Abstract

The serotonin transporter (5-HTT) gene has been considered one of the risk factors for sudden infant death syndrome (SIDS), but the association remains unconfirmed. This meta-analysis was performed to quantitatively summarize the evidence for such a relationship. PubMed, EMBASE, and China National Knowledge Infrastructure databases were searched for eligible studies within a range of published years from 1990 to December 2015. The odds ratios (ORs) with 95% confidence intervals (CIs) were used to assess the different associations. A total of 8 studies with 624 cases and 796 controls were included for 5-HTT promoter polymorphism, 5 studies with 418 cases and 542 controls for intron 2, and 3 studies with 253 cases and 334 controls for haplotype. The pooled examinations showed an overall increased SIDS risk for the 5-HTT promoter polymorphism (OR = 1.65, 95% CI = 1.03–2.63, P = 0.035 for LL vs. LS and SS; OR = 1.46, 95% CI = 1.04–2.04, P = 0.028 for L vs.

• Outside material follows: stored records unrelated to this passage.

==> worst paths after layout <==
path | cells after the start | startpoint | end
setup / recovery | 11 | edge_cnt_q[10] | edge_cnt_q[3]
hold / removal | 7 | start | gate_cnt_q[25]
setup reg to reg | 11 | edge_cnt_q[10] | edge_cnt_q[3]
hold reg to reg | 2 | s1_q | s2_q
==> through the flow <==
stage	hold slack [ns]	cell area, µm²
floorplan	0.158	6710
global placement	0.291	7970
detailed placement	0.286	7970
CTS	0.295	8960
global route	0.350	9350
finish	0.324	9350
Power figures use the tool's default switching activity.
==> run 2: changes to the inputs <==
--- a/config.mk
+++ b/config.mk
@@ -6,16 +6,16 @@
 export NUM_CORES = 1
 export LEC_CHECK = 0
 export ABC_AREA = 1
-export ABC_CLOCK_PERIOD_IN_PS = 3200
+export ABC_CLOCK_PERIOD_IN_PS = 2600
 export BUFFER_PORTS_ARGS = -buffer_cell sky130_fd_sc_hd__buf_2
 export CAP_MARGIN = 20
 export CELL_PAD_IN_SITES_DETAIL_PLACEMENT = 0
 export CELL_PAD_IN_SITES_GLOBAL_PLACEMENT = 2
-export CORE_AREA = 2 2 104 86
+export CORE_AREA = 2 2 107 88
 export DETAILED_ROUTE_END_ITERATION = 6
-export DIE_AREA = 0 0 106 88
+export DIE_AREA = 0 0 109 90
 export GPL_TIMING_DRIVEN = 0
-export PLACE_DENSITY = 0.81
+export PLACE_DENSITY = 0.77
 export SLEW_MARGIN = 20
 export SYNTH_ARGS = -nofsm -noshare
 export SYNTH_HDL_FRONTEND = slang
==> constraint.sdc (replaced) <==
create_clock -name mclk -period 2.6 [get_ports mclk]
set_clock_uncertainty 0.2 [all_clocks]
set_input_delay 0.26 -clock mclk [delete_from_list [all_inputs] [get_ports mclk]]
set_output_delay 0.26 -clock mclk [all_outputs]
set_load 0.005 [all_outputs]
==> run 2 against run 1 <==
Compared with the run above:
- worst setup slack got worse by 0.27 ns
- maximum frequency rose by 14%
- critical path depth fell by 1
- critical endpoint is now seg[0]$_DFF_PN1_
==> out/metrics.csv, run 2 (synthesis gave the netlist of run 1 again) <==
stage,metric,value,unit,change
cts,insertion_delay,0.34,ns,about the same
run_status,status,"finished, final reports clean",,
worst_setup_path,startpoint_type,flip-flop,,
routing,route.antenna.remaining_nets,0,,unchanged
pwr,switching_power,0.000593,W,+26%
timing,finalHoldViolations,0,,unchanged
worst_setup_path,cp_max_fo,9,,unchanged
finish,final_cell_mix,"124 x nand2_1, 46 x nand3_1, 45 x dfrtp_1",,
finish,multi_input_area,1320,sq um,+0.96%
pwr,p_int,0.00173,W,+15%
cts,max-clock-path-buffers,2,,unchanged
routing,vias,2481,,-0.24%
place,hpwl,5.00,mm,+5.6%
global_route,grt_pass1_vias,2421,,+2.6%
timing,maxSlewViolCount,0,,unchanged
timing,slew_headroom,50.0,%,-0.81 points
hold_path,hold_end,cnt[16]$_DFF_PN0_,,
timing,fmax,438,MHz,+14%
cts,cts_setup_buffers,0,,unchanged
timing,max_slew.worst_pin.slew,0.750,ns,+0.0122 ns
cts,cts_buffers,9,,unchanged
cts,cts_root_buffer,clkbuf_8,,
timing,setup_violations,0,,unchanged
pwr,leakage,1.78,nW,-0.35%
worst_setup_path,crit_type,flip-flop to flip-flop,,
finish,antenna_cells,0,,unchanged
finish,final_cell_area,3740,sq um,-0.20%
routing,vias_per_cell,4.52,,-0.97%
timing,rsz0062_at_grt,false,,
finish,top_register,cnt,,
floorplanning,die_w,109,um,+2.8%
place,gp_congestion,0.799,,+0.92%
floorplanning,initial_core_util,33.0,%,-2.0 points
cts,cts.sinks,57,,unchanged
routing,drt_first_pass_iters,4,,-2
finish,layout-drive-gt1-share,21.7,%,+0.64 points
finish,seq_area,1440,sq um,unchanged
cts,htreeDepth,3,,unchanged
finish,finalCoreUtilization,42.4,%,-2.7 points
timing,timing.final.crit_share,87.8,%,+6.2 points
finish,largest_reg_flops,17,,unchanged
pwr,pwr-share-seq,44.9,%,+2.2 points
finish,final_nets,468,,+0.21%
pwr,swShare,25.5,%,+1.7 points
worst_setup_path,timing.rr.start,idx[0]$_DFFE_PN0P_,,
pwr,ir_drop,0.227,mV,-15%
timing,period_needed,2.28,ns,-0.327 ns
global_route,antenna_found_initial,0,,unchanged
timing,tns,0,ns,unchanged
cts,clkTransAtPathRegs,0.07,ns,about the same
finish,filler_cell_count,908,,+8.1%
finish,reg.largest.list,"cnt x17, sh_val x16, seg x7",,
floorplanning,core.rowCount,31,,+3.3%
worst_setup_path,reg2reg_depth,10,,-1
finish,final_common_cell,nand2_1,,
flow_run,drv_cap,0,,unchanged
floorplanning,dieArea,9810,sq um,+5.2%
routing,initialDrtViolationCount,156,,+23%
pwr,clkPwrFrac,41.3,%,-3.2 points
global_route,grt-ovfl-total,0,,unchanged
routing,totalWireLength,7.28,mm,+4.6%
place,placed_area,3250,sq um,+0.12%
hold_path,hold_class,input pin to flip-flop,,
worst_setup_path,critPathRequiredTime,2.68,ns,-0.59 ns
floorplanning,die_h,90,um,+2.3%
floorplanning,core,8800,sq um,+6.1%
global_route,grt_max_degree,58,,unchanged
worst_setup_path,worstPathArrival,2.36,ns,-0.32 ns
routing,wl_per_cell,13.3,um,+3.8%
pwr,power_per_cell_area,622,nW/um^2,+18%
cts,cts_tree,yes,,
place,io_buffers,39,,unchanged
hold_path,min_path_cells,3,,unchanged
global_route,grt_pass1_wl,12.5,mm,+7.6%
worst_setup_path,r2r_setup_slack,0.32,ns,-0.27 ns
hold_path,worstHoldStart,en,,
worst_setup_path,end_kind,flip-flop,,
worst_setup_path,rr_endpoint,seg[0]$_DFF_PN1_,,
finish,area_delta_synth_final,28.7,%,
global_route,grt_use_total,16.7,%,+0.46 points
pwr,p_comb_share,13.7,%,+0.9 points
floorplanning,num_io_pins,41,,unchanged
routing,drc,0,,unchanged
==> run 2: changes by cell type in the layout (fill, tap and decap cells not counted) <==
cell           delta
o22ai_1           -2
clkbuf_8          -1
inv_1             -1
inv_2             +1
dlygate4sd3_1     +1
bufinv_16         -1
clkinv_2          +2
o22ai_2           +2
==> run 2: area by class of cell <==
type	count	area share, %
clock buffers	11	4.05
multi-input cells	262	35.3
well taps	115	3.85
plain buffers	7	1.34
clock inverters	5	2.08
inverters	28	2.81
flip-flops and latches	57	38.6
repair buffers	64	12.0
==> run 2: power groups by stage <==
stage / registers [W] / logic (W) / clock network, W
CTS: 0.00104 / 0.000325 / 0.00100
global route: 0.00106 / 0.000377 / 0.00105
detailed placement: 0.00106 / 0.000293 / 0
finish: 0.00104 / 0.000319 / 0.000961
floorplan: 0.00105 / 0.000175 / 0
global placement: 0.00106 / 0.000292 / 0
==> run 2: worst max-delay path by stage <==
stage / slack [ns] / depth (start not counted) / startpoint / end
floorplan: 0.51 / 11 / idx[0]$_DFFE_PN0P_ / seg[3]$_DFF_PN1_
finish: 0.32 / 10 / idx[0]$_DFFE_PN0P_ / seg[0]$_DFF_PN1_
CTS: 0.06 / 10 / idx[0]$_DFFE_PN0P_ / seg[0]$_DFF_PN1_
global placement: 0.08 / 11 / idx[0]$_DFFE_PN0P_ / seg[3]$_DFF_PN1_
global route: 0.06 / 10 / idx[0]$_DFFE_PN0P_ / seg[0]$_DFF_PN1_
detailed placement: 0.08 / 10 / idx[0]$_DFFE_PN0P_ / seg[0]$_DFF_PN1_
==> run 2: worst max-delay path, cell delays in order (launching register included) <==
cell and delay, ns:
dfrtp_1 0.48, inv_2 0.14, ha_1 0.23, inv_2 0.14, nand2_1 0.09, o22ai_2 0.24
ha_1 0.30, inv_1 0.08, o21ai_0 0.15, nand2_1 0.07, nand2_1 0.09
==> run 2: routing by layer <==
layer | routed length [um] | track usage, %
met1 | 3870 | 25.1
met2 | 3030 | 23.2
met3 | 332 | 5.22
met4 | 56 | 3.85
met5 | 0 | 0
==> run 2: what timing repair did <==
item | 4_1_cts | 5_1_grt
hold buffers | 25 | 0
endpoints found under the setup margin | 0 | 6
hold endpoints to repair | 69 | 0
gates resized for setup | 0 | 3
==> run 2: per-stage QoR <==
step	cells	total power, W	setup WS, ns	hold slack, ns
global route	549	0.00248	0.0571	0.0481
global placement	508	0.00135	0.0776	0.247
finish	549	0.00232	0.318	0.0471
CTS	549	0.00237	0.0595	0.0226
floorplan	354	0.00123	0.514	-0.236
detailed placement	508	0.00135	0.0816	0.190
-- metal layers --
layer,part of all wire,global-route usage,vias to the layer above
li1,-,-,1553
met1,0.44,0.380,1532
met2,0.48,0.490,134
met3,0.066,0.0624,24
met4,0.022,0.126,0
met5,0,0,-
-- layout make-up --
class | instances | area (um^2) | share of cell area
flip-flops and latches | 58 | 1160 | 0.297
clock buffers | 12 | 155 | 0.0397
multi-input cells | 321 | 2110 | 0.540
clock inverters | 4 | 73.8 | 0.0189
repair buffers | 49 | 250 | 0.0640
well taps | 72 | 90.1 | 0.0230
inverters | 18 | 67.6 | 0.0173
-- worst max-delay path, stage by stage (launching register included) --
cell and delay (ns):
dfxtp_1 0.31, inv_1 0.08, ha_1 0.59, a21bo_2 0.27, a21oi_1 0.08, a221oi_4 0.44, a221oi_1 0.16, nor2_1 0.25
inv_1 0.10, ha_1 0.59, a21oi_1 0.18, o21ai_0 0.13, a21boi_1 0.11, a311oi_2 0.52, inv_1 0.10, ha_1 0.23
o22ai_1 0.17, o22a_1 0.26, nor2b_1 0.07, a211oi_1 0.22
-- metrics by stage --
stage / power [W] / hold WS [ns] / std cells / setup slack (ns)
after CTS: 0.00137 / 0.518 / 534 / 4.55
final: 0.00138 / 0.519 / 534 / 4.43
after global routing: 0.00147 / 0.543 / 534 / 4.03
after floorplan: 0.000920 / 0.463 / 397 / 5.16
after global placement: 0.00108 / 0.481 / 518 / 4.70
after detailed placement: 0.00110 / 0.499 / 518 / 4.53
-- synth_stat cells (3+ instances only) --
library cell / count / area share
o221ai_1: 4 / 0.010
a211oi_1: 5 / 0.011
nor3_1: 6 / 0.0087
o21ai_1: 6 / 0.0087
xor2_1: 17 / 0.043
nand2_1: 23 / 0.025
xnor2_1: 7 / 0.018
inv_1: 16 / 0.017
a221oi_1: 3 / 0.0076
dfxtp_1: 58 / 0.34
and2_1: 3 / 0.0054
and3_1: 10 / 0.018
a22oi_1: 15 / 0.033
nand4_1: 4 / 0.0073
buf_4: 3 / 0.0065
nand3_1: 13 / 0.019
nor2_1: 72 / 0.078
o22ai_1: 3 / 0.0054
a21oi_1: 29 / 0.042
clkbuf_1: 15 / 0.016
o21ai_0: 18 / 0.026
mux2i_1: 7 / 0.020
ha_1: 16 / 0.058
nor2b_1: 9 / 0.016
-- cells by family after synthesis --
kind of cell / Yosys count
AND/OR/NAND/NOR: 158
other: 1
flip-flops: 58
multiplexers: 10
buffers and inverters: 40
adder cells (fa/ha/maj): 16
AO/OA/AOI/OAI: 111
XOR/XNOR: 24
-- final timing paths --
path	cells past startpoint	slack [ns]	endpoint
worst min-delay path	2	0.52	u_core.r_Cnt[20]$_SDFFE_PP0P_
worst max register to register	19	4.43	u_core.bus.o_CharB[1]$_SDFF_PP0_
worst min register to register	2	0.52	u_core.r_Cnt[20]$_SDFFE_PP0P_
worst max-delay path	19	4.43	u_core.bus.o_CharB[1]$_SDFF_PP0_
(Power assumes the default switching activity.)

S), but no association (OR = 1.00, 95% CI = 0.75–1.33, P = 0.994 for 10 + 9 carriers vs. 12/12; OR = 0.97, 95% CI = 0.79–1.19, P = 0.753 for 10 + 9 vs. 12) for intron 2 polymorphism, and an unreliable association (OR = 0.52, 95% CI = 0.31–0.87, P = 0.013) for S-9 and S-10 haplotypes. This meta-analysis suggests that the L allele or LL homozygote of 5-HTT promoter polymorphism has an increased risk for SIDS, while intron 2 polymorphism has no association with SIDS.